Dover Township is a civil township in Lenawee County in the U.S. state of Michigan. As of the 2020 census, the township population was 1,662.

==Communities==
- Cadmus was established in 1887.
- Dover was the name of a former post office in the township. The office opened with the name Unionville on January 15, 1836, with James Phillips as the first postmaster. The office was closed April 22, 1842, and reopened with the name Dover on November 22, 1842. The office operated until November 29, 1867.

==Geography==
According to the United States Census Bureau, the township has a total area of 35.2 mi2, of which 35.1 mi2 is land and 0.1 mi2 (0.28%) is water.

==Demographics==
As of the census of 2000, there were 1,787 people, 650 households, and 501 families residing in the township. The population density was 50.9 PD/sqmi. There were 686 housing units at an average density of 19.6 /sqmi. The racial makeup of the township was 97.54% White, 0.28% African American, 0.28% Native American, 0.17% Asian, 0.90% from other races, and 0.84% from two or more races. Hispanic or Latino of any race were 3.58% of the population.

There were 650 households, out of which 33.8% had children under the age of 18 living with them, 66.2% were married couples living together, 7.1% had a female householder with no husband present, and 22.8% were non-families. 17.8% of all households were made up of individuals, and 5.7% had someone living alone who was 65 years of age or older. The average household size was 2.74 and the average family size was 3.12.

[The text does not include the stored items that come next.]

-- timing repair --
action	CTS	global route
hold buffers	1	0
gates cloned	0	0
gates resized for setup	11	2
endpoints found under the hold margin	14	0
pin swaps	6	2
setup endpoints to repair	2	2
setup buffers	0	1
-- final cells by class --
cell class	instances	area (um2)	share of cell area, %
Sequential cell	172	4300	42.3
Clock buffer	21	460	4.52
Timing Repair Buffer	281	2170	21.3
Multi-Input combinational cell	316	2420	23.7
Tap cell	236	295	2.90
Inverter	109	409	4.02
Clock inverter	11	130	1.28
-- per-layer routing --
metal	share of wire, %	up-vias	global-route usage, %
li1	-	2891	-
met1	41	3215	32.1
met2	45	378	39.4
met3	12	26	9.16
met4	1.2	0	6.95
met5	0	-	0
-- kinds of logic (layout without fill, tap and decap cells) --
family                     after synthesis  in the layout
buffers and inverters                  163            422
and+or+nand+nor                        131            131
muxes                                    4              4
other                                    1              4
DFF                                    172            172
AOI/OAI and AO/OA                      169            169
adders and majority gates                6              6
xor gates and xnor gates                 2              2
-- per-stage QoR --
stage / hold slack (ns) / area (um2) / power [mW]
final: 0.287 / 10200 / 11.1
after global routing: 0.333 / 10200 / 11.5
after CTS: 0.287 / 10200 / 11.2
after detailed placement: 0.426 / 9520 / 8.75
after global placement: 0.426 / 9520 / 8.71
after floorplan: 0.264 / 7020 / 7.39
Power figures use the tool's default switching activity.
==> config.mk <==
export PLATFORM = sky130hd
export DESIGN_NAME = mem_arbiter
export DESIGN_NICKNAME = d
export VERILOG_FILES = /design/src/rtl/mem_arbiter_pkg.sv /design/src/rtl/mem_arbiter_rr_select.sv /design/src/rtl/mem_arbiter.sv
export SDC_FILE = /design/constraint.sdc
export NUM_CORES = 1
export LEC_CHECK = 0
export CAP_MARGIN = 20
export CORE_MARGIN = 4
export CORE_UTILIZATION = 40
export CTS_BUF_LIST = sky130_fd_sc_hd__clkbuf_8
export CTS_CLUSTER_SIZE = 16
export DETAILED_ROUTE_END_ITERATION = 10
export PLACE_DENSITY = 0.95
export SETUP_SLACK_MARGIN = 0.02
export SLEW_MARGIN = 20
export SYNTH_ARGS = -nofsm -noshare
export SYNTH_HDL_FRONTEND = slang
export SYNTH_HIERARCHICAL = 1
export SYNTH_SLANG_ARGS = --single-unit
==> constraint.sdc <==
create_clock -name clk -period 2.88 [get_ports clk]
set_input_delay 0.576 -clock clk [delete_from_list [all_inputs] [get_ports clk]]
set_output_delay 0.576 -clock clk [all_outputs]
set_load 0.02 [all_outputs]
==> src/rtl/mem_arbiter_pkg.sv <==
// mem_arbiter_pkg: shared FSM state type, core limit and one-hot helper for mem_arbiter
package mem_arbiter_pkg;
  localparam int MAX_CORES = 8;
  typedef enum logic [1:0] {IDLE, ISSUE, RDWAIT} state_t;
  function automatic logic [MAX_CORES-1:0] onehot(input int idx, input int cores);
    return (idx < cores) ? MAX_CORES'(1) << idx : '0;
  endfunction
endpackage

==> src/rtl/mem_arbiter_rr_select.sv <==
// rr_select: winner index from req, round-robin from ptr (MEM_ARBITER_FIXED_PRIO_EN: lowest index wins)
module rr_select #(
  parameter int CORES = 4,
  parameter int PW = $clog2(CORES)
) (
  input  logic [CORES-1:0] req,
`ifndef MEM_ARBITER_FIXED_PRIO_EN
  input  logic [PW-1:0]    ptr,
`endif
  output logic [PW-1:0]    winner,
  output logic             anyReq
);
  assign anyReq = |req;
  always_comb begin
    winner = '0;
    for (int k = CORES - 1; k >= 0; k--)
`ifdef MEM_ARBITER_FIXED_PRIO_EN
      if (req[k]) winner = PW'(k);
`else
      if (req[(int'(ptr) + k) % CORES]) winner = PW'((int'(ptr) + k) % CORES);
`endif
  end
endmodule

In the township the population was spread out, with 28.3% under the age of 18, 6.5% from 18 to 24, 29.3% from 25 to 44, 25.7% from 45 to 64, and 10.2% who were 65 years of age or older. The median age was 37 years. For every 100 females, there were 106.1 males. For every 100 females age 18 and over, there were 104.8 males.

The median income for a household in the township was $45,329, and the median income for a family was $51,587. Males had a median income of $37,750 versus $24,148 for females. The per capita income for the township was $18,299. About 8.8% of families and 10.7% of the population were below the poverty line, including 14.1% of those under age 18 and 10.4% of those age 65 or over.